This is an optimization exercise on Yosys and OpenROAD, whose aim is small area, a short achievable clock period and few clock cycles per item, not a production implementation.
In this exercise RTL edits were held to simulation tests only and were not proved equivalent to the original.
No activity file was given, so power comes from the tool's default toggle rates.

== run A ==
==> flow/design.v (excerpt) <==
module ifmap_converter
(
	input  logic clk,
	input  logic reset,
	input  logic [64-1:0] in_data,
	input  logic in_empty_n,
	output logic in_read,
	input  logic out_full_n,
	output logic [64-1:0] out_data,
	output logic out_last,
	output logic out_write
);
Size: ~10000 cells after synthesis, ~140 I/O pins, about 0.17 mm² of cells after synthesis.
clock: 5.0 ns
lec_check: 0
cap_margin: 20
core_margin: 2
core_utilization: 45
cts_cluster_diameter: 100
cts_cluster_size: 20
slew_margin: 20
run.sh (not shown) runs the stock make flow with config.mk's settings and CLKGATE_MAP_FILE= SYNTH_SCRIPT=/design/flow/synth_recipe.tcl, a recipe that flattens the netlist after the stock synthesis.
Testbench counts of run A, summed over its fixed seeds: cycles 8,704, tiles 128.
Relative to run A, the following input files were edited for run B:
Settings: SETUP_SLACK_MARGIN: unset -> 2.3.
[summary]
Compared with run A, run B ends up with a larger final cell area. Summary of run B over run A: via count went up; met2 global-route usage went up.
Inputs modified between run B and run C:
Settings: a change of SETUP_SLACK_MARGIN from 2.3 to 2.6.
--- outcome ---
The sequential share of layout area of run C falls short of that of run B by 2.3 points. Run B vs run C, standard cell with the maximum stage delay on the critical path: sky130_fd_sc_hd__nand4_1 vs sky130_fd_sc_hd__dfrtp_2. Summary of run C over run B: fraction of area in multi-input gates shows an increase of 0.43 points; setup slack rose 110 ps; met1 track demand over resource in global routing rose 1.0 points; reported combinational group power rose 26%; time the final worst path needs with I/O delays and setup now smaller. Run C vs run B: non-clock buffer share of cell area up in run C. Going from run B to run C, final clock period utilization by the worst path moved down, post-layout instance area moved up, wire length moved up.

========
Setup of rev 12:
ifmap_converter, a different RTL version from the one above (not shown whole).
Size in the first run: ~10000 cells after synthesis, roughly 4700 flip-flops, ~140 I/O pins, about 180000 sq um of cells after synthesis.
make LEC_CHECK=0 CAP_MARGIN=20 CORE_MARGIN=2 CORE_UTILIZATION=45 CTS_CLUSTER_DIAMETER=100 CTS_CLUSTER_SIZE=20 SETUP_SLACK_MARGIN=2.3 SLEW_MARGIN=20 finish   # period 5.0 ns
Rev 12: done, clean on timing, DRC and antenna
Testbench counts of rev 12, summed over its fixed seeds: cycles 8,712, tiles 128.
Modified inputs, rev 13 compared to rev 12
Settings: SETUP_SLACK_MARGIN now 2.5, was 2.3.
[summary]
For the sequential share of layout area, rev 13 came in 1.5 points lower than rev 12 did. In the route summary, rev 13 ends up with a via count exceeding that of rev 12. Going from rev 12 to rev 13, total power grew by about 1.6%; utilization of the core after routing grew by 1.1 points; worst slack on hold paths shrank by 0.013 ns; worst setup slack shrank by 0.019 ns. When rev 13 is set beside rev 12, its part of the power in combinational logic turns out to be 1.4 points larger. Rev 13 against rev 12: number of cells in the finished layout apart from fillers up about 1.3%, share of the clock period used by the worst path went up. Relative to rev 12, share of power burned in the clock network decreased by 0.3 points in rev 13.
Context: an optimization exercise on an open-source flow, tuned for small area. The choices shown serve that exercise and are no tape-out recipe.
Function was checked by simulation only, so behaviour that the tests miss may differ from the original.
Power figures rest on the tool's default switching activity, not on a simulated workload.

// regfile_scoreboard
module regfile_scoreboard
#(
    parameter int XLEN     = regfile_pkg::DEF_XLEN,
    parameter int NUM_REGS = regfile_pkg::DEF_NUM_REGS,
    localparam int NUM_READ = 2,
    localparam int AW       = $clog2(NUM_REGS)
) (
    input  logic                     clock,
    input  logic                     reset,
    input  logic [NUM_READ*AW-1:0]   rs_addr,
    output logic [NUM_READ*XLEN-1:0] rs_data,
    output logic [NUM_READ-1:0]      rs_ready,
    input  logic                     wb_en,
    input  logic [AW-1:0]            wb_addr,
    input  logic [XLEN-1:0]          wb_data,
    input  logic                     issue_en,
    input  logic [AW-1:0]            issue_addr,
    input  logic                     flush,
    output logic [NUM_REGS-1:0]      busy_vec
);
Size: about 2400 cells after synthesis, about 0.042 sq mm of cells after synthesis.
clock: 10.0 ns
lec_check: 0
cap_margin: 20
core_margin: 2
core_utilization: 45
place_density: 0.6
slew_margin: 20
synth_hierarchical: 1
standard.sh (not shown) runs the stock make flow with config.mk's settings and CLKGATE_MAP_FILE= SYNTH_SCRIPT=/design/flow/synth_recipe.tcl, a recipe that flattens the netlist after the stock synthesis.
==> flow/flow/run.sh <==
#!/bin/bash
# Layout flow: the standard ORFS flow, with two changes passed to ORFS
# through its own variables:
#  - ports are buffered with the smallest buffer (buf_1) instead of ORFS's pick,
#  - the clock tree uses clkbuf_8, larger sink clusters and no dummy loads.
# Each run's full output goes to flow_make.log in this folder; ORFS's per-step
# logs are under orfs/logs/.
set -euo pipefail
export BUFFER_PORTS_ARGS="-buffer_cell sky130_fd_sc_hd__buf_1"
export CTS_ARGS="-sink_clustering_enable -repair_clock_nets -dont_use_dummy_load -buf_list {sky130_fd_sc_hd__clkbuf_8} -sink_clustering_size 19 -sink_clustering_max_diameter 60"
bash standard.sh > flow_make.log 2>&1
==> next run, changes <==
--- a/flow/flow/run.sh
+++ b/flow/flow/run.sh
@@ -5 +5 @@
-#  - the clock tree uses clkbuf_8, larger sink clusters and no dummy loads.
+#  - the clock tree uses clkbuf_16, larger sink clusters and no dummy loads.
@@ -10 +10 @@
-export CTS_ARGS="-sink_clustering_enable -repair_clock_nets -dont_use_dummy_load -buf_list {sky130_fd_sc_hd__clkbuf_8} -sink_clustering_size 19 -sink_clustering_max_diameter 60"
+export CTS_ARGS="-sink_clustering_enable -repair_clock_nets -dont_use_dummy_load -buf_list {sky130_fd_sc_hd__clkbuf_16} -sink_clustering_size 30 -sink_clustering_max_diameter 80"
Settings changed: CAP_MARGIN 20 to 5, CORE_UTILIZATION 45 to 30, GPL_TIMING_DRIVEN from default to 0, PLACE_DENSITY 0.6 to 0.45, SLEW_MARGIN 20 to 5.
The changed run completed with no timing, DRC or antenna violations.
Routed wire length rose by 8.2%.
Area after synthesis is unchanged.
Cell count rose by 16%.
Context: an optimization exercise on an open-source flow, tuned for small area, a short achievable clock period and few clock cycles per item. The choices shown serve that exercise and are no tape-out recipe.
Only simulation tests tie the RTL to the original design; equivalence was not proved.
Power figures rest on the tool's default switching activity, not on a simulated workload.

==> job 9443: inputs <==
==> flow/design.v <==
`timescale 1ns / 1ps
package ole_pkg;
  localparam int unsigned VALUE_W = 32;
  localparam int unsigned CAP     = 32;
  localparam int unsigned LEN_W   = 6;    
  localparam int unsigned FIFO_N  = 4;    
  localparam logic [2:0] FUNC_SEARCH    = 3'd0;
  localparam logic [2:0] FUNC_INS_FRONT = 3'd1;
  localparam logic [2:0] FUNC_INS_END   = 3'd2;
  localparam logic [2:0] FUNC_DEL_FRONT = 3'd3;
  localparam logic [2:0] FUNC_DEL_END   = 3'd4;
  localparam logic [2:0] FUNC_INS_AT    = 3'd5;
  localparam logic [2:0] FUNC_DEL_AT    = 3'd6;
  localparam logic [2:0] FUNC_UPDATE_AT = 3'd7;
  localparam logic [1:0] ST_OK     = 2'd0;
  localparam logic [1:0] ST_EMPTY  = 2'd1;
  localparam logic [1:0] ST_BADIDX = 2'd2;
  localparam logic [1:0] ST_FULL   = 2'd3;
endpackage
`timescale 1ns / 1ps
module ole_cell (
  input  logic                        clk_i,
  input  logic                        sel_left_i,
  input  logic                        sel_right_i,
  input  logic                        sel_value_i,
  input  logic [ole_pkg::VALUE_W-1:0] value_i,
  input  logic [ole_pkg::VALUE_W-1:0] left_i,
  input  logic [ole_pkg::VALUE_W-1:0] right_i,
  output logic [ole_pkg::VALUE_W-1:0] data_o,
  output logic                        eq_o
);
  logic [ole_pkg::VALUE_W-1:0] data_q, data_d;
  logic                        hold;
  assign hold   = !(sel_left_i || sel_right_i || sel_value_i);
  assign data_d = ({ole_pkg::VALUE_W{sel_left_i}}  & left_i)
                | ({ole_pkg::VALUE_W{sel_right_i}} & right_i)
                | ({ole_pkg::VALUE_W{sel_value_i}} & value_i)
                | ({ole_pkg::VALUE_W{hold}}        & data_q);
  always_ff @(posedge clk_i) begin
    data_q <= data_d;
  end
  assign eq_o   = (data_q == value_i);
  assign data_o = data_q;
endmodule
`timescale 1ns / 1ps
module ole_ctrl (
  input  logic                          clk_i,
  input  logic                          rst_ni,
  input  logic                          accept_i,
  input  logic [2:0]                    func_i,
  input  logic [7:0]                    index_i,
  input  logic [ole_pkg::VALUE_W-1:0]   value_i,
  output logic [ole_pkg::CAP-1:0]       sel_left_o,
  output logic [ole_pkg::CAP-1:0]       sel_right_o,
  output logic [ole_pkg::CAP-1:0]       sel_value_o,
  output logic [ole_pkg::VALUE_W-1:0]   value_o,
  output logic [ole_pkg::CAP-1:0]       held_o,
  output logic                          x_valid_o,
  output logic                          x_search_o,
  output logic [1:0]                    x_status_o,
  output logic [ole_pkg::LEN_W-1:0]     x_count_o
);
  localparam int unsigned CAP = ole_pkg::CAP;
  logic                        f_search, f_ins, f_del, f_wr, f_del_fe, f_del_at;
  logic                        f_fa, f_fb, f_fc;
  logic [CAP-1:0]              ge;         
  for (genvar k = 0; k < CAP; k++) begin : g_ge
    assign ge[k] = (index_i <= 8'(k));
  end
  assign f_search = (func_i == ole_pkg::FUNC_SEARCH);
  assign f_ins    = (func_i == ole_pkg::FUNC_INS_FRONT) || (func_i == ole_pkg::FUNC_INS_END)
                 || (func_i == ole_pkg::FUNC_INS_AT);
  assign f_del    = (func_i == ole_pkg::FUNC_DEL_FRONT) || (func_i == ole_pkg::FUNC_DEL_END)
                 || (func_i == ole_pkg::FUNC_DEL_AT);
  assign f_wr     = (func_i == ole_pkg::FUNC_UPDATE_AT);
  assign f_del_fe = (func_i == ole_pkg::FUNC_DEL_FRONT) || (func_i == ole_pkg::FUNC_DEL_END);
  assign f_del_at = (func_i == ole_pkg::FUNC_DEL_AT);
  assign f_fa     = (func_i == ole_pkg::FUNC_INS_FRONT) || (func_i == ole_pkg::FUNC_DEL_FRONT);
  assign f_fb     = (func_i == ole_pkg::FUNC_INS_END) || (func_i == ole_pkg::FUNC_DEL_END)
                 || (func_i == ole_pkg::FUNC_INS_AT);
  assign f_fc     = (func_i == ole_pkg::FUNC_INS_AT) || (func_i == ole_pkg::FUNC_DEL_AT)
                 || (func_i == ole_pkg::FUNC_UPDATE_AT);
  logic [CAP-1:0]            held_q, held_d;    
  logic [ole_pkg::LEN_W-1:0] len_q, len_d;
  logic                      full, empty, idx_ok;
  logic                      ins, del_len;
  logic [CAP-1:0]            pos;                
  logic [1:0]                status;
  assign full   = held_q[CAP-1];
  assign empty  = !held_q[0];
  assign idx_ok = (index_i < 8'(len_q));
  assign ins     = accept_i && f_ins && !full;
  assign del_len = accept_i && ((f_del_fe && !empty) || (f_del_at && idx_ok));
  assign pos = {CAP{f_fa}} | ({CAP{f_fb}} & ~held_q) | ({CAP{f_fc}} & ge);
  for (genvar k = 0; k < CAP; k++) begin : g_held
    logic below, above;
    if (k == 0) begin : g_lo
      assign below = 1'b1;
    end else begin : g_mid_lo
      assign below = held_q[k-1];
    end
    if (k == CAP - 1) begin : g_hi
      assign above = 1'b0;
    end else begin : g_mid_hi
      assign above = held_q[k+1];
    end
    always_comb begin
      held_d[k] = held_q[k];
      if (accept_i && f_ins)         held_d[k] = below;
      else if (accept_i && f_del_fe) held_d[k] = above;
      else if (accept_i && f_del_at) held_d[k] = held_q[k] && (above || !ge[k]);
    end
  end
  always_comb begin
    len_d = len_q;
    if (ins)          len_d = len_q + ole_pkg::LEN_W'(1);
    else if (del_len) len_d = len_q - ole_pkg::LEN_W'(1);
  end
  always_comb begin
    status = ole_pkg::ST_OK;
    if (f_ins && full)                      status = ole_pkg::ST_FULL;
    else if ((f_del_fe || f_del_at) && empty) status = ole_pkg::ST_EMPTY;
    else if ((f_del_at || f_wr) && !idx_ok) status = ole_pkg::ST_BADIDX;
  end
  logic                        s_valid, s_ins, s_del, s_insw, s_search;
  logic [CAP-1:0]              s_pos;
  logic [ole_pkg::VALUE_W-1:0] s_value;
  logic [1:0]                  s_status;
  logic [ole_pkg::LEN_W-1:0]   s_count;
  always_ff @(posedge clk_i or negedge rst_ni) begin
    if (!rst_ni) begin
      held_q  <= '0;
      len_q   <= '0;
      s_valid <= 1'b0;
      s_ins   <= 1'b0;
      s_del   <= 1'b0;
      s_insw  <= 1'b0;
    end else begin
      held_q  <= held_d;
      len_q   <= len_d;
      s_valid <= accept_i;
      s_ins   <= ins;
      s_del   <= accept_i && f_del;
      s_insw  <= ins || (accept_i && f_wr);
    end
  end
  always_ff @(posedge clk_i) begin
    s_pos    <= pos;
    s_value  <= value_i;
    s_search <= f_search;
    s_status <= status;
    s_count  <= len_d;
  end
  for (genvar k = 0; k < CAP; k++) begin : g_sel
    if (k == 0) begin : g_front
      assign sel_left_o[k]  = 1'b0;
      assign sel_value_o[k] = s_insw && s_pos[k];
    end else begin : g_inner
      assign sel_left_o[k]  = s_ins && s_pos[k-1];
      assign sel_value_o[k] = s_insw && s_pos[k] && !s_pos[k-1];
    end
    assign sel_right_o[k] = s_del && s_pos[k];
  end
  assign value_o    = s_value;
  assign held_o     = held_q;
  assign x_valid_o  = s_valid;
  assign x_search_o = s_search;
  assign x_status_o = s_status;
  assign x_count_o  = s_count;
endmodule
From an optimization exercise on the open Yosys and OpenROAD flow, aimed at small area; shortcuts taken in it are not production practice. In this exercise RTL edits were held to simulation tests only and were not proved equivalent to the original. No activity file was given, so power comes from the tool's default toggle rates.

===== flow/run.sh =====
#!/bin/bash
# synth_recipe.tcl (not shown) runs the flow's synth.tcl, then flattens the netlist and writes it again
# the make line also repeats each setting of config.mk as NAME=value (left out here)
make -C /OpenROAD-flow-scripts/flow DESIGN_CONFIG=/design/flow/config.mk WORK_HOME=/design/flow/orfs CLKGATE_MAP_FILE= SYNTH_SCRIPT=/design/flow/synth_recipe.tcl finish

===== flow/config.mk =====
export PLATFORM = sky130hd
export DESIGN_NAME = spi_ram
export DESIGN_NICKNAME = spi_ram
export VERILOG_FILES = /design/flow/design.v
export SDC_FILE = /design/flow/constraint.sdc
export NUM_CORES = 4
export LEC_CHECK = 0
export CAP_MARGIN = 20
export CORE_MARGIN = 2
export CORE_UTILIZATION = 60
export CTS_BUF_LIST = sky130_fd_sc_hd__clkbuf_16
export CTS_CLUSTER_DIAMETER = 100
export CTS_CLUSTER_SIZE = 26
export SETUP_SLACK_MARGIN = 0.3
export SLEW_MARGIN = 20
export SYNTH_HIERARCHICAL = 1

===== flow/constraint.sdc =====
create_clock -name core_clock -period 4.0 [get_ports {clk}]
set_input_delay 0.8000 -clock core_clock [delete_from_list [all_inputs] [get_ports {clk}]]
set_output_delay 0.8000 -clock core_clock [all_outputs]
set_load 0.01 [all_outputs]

○ ○ ○

Look through the data and show every line containing "antenna".

Your solution:
Rev 12: done, clean on timing, DRC and antenna
The changed run completed with no timing, DRC or antenna violations.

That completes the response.